Data for this task |
________
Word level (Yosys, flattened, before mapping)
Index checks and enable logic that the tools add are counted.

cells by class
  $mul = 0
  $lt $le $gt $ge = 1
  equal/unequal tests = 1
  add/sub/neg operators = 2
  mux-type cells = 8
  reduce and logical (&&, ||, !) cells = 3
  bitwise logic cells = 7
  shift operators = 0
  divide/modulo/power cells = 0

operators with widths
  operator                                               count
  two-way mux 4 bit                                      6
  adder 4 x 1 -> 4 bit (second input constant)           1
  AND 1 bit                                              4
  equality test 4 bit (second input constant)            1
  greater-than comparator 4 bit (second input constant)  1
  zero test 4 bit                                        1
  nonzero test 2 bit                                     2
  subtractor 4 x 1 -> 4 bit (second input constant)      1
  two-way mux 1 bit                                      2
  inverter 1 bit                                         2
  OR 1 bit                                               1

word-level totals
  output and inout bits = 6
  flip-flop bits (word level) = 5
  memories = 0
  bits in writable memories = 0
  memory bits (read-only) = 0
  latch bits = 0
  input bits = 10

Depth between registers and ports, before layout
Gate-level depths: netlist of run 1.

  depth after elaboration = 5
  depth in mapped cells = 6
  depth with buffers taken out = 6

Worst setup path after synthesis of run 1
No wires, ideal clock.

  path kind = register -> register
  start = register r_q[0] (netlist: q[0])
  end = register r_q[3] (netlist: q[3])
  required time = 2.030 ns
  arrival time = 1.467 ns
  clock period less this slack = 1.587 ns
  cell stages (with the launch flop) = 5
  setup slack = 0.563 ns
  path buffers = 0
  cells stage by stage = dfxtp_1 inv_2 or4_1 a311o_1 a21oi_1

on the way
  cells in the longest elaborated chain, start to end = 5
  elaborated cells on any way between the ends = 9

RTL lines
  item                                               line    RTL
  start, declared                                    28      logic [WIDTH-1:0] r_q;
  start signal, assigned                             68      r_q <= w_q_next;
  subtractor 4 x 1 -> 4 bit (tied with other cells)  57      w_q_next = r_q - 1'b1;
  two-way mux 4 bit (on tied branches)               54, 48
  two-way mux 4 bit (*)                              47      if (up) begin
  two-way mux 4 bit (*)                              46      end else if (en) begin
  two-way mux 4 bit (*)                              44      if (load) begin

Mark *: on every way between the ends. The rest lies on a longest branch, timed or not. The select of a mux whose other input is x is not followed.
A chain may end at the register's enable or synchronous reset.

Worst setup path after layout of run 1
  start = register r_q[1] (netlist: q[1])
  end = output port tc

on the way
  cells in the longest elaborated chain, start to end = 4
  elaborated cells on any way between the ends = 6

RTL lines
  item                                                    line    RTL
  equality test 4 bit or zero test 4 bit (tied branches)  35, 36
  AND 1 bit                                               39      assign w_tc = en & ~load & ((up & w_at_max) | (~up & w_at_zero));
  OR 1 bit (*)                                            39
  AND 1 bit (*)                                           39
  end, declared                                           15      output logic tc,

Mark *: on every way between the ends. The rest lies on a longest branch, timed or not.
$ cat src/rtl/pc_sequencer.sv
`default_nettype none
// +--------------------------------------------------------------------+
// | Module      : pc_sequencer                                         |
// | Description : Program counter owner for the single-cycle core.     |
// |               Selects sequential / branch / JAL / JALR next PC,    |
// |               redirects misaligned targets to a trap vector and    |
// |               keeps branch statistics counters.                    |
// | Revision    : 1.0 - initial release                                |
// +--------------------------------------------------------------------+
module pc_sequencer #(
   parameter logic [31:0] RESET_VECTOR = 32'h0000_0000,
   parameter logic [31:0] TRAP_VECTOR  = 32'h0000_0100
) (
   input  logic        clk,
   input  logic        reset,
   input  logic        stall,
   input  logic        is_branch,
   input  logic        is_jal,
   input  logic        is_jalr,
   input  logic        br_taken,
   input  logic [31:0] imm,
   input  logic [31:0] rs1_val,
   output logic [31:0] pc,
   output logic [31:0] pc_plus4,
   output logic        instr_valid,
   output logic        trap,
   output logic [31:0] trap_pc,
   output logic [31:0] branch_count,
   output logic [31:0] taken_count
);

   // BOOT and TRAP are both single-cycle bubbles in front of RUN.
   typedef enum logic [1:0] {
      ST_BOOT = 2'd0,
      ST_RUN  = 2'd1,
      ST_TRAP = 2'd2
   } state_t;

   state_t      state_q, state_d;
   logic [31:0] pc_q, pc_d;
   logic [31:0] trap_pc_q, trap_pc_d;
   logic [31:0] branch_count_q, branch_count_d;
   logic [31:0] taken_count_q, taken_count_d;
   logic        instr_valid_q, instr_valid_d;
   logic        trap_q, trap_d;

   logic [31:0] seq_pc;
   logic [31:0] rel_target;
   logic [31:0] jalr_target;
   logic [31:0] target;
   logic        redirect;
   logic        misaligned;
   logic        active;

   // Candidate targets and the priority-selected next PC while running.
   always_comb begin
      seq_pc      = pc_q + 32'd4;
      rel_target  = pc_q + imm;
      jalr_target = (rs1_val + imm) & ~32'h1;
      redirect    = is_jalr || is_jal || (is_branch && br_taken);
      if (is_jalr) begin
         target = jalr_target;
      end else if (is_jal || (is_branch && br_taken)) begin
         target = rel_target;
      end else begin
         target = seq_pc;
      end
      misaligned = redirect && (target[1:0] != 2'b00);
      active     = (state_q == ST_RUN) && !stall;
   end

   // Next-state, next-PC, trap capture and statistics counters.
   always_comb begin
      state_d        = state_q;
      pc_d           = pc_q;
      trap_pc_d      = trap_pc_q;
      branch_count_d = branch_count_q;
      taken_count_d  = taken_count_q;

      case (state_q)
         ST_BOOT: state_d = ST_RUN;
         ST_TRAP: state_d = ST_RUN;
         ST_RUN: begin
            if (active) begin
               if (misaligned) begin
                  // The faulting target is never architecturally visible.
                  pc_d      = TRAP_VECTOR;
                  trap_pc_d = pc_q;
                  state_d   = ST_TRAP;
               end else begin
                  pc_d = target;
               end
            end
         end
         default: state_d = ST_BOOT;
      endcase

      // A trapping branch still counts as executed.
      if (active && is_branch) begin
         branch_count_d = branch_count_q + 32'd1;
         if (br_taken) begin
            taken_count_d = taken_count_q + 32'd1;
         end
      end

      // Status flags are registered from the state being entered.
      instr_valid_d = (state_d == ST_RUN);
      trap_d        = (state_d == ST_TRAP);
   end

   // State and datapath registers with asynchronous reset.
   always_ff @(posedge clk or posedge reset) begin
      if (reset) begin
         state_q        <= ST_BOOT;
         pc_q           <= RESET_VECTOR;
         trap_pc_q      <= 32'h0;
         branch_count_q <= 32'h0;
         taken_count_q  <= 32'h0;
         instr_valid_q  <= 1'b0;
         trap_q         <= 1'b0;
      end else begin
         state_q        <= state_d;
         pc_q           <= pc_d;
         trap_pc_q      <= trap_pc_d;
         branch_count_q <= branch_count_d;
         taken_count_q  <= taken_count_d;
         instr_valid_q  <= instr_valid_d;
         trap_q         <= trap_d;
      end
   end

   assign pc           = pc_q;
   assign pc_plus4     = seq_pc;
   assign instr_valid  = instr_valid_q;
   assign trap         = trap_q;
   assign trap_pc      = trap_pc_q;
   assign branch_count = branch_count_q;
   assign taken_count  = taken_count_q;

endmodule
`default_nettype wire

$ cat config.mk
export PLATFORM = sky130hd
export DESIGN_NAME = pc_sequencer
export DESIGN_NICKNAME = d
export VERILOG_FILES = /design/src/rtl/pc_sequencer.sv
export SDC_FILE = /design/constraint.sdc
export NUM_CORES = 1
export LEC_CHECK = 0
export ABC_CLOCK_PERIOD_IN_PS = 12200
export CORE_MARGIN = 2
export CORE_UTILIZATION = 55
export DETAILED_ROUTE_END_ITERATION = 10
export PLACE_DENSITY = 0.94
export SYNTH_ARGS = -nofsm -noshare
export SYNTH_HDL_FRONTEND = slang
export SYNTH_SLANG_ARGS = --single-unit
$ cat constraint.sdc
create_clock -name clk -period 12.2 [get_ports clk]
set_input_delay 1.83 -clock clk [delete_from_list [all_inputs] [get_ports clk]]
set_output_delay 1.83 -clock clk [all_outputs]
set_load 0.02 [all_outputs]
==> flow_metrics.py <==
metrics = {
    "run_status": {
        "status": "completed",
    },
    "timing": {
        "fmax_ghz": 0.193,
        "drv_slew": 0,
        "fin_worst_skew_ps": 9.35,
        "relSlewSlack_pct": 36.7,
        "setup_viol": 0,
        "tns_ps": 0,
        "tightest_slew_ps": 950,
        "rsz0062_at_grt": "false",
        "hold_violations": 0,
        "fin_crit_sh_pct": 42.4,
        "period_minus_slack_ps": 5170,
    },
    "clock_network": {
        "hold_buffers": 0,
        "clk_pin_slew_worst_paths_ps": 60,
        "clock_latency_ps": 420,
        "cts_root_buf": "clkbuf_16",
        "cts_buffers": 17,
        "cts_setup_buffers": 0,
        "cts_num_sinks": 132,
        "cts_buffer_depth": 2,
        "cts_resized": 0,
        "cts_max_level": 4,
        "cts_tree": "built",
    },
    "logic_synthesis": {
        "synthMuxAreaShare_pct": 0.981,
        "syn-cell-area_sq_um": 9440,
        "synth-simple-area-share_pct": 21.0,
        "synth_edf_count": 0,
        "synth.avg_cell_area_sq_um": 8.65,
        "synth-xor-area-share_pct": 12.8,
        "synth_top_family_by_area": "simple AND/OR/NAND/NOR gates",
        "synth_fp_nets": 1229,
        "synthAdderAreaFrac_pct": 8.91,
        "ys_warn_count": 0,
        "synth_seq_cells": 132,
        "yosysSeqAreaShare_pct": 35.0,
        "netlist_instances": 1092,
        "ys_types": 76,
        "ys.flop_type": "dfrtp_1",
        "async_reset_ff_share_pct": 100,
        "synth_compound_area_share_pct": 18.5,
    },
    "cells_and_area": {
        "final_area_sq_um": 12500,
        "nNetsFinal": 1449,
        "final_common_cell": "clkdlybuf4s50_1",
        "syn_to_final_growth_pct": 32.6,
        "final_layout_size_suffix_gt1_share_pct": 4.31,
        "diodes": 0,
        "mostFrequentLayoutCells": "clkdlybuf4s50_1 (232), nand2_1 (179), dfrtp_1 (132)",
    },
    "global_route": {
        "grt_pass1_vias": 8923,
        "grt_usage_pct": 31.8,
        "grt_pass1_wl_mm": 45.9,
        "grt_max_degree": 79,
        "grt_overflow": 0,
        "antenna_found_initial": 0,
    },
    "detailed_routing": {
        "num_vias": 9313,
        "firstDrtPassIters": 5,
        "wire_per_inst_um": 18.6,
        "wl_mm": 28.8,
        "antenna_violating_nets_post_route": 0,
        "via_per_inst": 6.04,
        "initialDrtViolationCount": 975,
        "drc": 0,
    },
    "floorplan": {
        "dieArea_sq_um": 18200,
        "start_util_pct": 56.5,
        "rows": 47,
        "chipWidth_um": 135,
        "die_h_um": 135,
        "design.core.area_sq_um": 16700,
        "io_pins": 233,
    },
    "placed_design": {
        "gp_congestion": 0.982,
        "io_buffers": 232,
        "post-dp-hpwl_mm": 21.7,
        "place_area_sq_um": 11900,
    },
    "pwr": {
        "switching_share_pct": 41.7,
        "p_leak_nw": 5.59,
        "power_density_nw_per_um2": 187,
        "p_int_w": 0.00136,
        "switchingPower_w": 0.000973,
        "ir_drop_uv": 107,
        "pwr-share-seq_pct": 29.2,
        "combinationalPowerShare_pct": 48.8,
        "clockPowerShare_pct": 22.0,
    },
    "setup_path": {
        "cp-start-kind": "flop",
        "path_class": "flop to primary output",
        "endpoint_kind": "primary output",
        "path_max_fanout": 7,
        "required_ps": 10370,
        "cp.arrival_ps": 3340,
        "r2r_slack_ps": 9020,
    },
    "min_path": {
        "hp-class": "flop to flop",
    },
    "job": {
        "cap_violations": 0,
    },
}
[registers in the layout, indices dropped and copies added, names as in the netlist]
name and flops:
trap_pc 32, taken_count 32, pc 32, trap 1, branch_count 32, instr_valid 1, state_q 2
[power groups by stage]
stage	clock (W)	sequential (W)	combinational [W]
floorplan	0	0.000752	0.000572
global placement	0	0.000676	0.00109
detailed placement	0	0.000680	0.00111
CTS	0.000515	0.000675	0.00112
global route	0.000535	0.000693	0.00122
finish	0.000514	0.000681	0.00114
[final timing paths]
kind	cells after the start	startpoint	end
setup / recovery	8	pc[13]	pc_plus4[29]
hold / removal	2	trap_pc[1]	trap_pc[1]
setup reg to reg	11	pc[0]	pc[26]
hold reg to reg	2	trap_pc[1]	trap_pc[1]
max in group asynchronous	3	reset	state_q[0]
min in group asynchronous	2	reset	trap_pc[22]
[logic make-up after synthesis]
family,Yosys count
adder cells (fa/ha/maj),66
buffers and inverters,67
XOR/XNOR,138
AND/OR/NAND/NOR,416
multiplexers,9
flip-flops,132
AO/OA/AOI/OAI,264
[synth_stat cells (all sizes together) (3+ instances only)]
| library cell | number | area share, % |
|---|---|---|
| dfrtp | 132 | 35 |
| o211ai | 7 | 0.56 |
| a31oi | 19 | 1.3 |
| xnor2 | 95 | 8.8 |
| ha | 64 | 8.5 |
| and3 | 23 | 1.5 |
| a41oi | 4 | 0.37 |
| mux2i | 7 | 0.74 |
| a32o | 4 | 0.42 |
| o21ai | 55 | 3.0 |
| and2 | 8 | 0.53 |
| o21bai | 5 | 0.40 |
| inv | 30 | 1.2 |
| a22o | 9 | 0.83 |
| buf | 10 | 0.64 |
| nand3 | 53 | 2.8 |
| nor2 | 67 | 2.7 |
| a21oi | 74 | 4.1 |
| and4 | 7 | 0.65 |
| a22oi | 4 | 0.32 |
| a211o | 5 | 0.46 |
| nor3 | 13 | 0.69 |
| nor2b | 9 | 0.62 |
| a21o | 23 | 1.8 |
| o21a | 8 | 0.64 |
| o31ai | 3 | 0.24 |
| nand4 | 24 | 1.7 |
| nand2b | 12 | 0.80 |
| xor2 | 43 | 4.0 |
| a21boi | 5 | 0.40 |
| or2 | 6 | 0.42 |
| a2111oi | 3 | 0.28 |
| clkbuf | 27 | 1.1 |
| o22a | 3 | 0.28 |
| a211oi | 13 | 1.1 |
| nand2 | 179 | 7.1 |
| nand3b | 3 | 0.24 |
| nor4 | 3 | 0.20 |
________
Task requirements | Your task is to restate, word for word, only those lines above that fall between the line holding "equal/unequal tests = 1" and the line holding "start = register r_q[0] (netlist: q[0])", inclusive.

Response box |
  equal/unequal tests = 1
  add/sub/neg operators = 2
  mux-type cells = 8
  reduce and logical (&&, ||, !) cells = 3
  bitwise logic cells = 7
  shift operators = 0
  divide/modulo/power cells = 0

operators with widths
  operator                                               count
  two-way mux 4 bit                                      6
  adder 4 x 1 -> 4 bit (second input constant)           1
  AND 1 bit                                              4
  equality test 4 bit (second input constant)            1
  greater-than comparator 4 bit (second input constant)  1
  zero test 4 bit                                        1
  nonzero test 2 bit                                     2
  subtractor 4 x 1 -> 4 bit (second input constant)      1
  two-way mux 1 bit                                      2
  inverter 1 bit                                         2
  OR 1 bit                                               1

word-level totals
  output and inout bits = 6
  flip-flop bits (word level) = 5
  memories = 0
  bits in writable memories = 0
  memory bits (read-only) = 0
  latch bits = 0
  input bits = 10

Depth between registers and ports, before layout
Gate-level depths: netlist of run 1.

  depth after elaboration = 5
  depth in mapped cells = 6
  depth with buffers taken out = 6

Worst setup path after synthesis of run 1
No wires, ideal clock.

  path kind = register -> register
  start = register r_q[0] (netlist: q[0])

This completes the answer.